丁寧な暮らしぶりやセンス溢れる素敵な着こなしで人気を集める内田彩仍さん。週に一度、日々のなかで内田さんが見つけた小さな幸せや、暮らしの工夫をお届けします。第6回は、内田さんが一番好きなお花でもある紫陽花の楽しみ方について。「明日もいい日になりそう」と、皆さまが穏やかに前を向けますように。

内田彩仍さん Profile

福岡県在住。夫と愛猫そらと暮らす。雑誌などで紹介される丁寧でセンスのある暮らしぶりが人気。 『内田彩仍さんと作った 白のキャンバストートバッグBOOK』(宝島社)、『幸せな心持ち』(主婦と生活社)など著書多数。 2023年10月に、新刊『変えること変わらないこと: 人生後半を機嫌よく過ごせるよう見直した毎日の暮らし』(主婦と生活社)が発売予定。

朝夕めっきり涼しくなり、爽やかな秋風が心地よい季節になりました。皆さまいかがお過ごしでしょうか。
いつも着ている部屋着はワンピースなのですが、つい先日まで半袖で過ごしていたのに、長袖でないと肌寒く感じるように。こんな時期は、油断するとつい風邪をひいてしまいそうなので、用心しないといけませんね。
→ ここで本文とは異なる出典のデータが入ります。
==> src/common/cmo_pkg.sv <==
// Purpose: Constants for the CANopen master request/response mailbox
// Assumes: 50 MHz aclk, AXI4-Lite register access, 11-bit CAN identifiers
// Notes:   Identifiers are built from a 4-bit function code and a 7-bit node number
package cmo_pkg;
    // ------------------------------------------------------------
    // Timing
    // ------------------------------------------------------------
    localparam int unsigned CLK_HZ = 50000000;
    localparam int unsigned SDO_TIMEOUT_MS = 100;
    localparam int unsigned SDO_TIMEOUT_CYC = (CLK_HZ / 1000) * SDO_TIMEOUT_MS;
    // ------------------------------------------------------------
    // Register map (byte addresses)
    // ------------------------------------------------------------
    localparam int ADDR_W = 12;
    localparam logic [11:0] REQ_WIN_BASE = 12'h000;
    localparam logic [11:0] RESP_WIN_BASE = 12'h080;
    localparam logic [11:0] SYNC_PERIOD_ADDR = 12'h100;
    localparam logic [11:0] EMCY_CTRL_ADDR = 12'h104;
    localparam logic [11:0] BLOCK_STATUS_ADDR = 12'h108;
    localparam logic [11:0] OWN_NODE_ADDR = 12'h10c;
    localparam logic [11:0] RX_EMCY_ADDR = 12'h110;
    localparam int WIN_WORDS = 32;
    localparam int RESP_USED = 7;
    localparam logic [1:0] RESP_OKAY = 2'h0;
    localparam logic [1:0] RESP_SLVERR = 2'h2;
    // ------------------------------------------------------------
    // Request / response field values
    // ------------------------------------------------------------
    localparam logic [7:0] REQ_COMMAND = 8'h01;
    localparam logic [7:0] ACC_READ = 8'h01;
    localparam logic [7:0] ACC_WRITE = 8'h02;
    localparam logic [7:0] SIZE_READ = 8'h04;
    localparam logic [7:0] SIZE_WR_DWORD = 8'h08;
    localparam logic [7:0] SIZE_WR_WORD = 8'h06;
    localparam logic [7:0] SIZE_WR_BYTE = 8'h05;
    localparam logic [7:0] ST_NONE = 8'h00;
    localparam logic [7:0] ST_SUCCESS = 8'h01;
    localparam logic [7:0] ST_BUSY = 8'h02;
    localparam logic [7:0] ST_TIMEOUT = 8'h03;
    localparam logic [7:0] ST_BAD_CMD = 8'h04;
    localparam logic [7:0] ST_BAD_TX_LEN = 8'h05;
    localparam logic [7:0] ST_BAD_RX_LEN = 8'h06;
    localparam logic [7:0] ST_TARGET_BUSY = 8'h07;
    localparam logic [7:0] ST_BAD_TYPE = 8'h08;
    localparam logic [7:0] ST_BAD_NODE = 8'h09;
    localparam logic [7:0] ST_ABORT = 8'h0a;
    // ------------------------------------------------------------
    // Service data codes
    // ------------------------------------------------------------
    localparam logic [7:0] SDO_WR4 = 8'h23;
    localparam logic [7:0] SDO_WR2 = 8'h2b;
    localparam logic [7:0] SDO_WR1 = 8'h2f;
    localparam logic [7:0] SDO_RD = 8'h40;
    localparam logic [7:0] SDO_ABORT = 8'h80;
    localparam logic [7:0] SDO_RD4 = 8'h43;
    localparam logic [7:0] SDO_RD2 = 8'h4b;
    localparam logic [7:0] SDO_RD1 = 8'h4f;
    localparam logic [7:0] SDO_WR_ACK = 8'h60;
    // ------------------------------------------------------------
    // Function codes of the predefined connection set
    // ------------------------------------------------------------
    localparam logic [3:0] FC_NMT = 4'h0;
    localparam logic [3:0] FC_SYNC_EMCY = 4'h1;
    localparam logic [3:0] FC_TIME = 4'h2;
    localparam logic [3:0] FC_PDO1_TX = 4'h3;
    localparam logic [3:0] FC_PDO1_RX = 4'h4;
    localparam logic [3:0] FC_SDO_TX = 4'hb;
    localparam logic [3:0] FC_SDO_RX = 4'hc;
    localparam logic [3:0] FC_ERR_CTRL = 4'he;
    localparam logic [6:0] NODE_MAX = 7'h7f;
    localparam logic [3:0] DLC_SYNC = 4'h0;
    localparam logic [3:0] DLC_FULL = 4'h8;
    typedef enum logic [1:0] {SRC_NONE = 2'b00, SRC_SYNC = 2'b01, SRC_EMCY = 2'b10,
                              SRC_SDO = 2'b11} cmo_src_type;
    typedef enum logic [1:0] {FL_IDLE = 2'b00, FL_SEND = 2'b01,
                              FL_WAIT = 2'b10} cmo_flow_type;
    // Identifier = function code in bits 10:7, node number in bits 6:0
    function automatic logic [10:0] cmo_cob_id(input logic [3:0] fc, input logic [6:0] node);
        return {fc, node};
    endfunction : cmo_cob_id
endpackage : cmo_pkg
誕生日を迎える10月には、よく紫陽花を飾ります。この時期に生花店に並ぶ紫陽花の色合いが好きなのと、一番好きな花でもあるからです。
月初めに、よく行くフラワーショップに出かけたら、たくさんの紫陽花が入荷していました。鮮やかな黄緑色のものから、シックな色合いのものまで彩りもよく、眺めているとどれもこれも飾りたくなり、たくさん抱えて帰りました。
紫陽花のような存在感のある花を飾るときには、まわりに置く雑貨を少なめにして、余白を楽しむようにしています。
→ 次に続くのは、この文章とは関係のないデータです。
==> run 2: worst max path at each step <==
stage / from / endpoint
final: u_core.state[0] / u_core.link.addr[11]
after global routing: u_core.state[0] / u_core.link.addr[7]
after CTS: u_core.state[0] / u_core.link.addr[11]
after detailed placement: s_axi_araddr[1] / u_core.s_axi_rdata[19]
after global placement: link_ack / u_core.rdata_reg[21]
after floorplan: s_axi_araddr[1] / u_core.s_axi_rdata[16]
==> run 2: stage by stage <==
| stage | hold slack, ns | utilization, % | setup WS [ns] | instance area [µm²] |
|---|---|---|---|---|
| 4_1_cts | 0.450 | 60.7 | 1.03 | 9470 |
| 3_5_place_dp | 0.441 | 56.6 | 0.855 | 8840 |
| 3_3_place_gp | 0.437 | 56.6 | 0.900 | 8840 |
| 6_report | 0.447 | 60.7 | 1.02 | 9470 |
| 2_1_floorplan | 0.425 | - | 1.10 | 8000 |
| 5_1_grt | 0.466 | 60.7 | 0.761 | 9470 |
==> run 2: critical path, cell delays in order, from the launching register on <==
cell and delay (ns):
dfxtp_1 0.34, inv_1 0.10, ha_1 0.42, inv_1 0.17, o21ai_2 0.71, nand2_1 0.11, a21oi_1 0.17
玄関先やキッチンの窓辺に飾ったり、洗面所にある棚の上に、雑貨とともにしつらえてみたり。この時期に手に取ったものの中から、きれいな形のままドライになったものを、来年10月までの一年間、リビングに飾るようにしています。ここ10年ほど習慣になっているので、水落ちして萎れたり、枯らしたりしないよう、手をかけながらドライになるのを待つように。
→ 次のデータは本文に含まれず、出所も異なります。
## config.mk

```make
export PLATFORM = sky130hd
export DESIGN_NAME = dhp_seq
export DESIGN_NICKNAME = d
export VERILOG_FILES = /design/src/rtl/dhp_pin_sync.v /design/src/rtl/dhp_seq.v
export VERILOG_INCLUDE_DIRS = /design/src /design/src/rtl
export SDC_FILE = /design/constraint.sdc
export NUM_CORES = 1
export LEC_CHECK = 0
export BUFFER_PORTS_ARGS = -buffer_cell sky130_fd_sc_hd__buf_2
export CORE_AREA = 4 4 77 79
export CTS_BUF_LIST = sky130_fd_sc_hd__clkbuf_8 sky130_fd_sc_hd__clkbuf_16
export CTS_CLUSTER_SIZE = 24
export DETAILED_ROUTE_END_ITERATION = 10
export DIE_AREA = 0 0 81 83
export MAX_ROUTING_LAYER = met4
export PLACE_DENSITY_LB_ADDON = 0.2
export RECOVER_POWER = 100
export SYNTH_ARGS = -nofsm -noshare
export SYNTH_HDL_FRONTEND = slang
export SYNTH_SLANG_ARGS = --single-unit
```

## constraint.sdc

```tcl
create_clock -name core_clk -period 2.23 [get_ports core_clk]
set_input_delay 0 -clock core_clk [delete_from_list [all_inputs] [get_ports core_clk]]
set_output_delay 0 -clock core_clk [all_outputs]
set_load 0.02 [all_outputs]
```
以前は、庭に置いてある紫陽花のひと鉢を、花が咲いたら植木鉢ごと日陰に持って行き、秋色になるのを楽しみに待っていたこともありました。ここ数年の暑さもあって、秋まできれいに咲いたまま、持たせることができなくなり、ちょっと残念に思っています。

生花でも、ドライにしたものでも、丸い形の紫陽花が好きなのですが、購入時に、全体がしっかりとして水落ちしなそうなものを選んでも、暑かったり、水揚げが上手くいかなかったりすると、乾燥する前に萎れて形が悪くなってしまいます。
それで、買ってきたらすぐに茎の先端を斜めにカットし、中の白いわたを掻き出して、深水につけるようにしています。萎れそうだなと感じたら、花の表面と裏側にもまんべんなく霧吹きで、水が滴り落ちるくらいに吹きつけて。その作業を日々繰り返しながら、生花として愛でつつきれいに乾燥させることができたら、喜びもひとしおです。
私の経験上、大振りの紫陽花は、花瓶の口に頭をもたれかけさせるようにして生けると、萎れにくい気がします。

昨年は、好みの形のままたくさんドライにすることができたので、季節外れの服や花瓶を飾りながら収納しているクローゼットルームにも、飾ることができました。
北側の部屋なので、あまり日焼けすることもなく、今もいい状態のまま保てています。

10月も末頃になると、ようやく庭に蚊がいなくなるので、やっと庭のテーブルでお茶をすることができます。お互い忙しくてたまにしか会えない友人とお茶をするのもちょうどこの頃。水切りを繰り返して、短くなった紫陽花を庭に持ち出して、テーブルセッティング。まだそれほど寒くない気持ちのよい時季の庭で、すぐそばに緑を感じながらお茶を飲んで。紫陽花にも癒やされてほっとするのか、会話が弾みます。毎年、お互いのたわいない日常の出来事を話しながら「こんな時間も必要だな」と思うのです。

皆さまも私も、明日もいい日になりますように。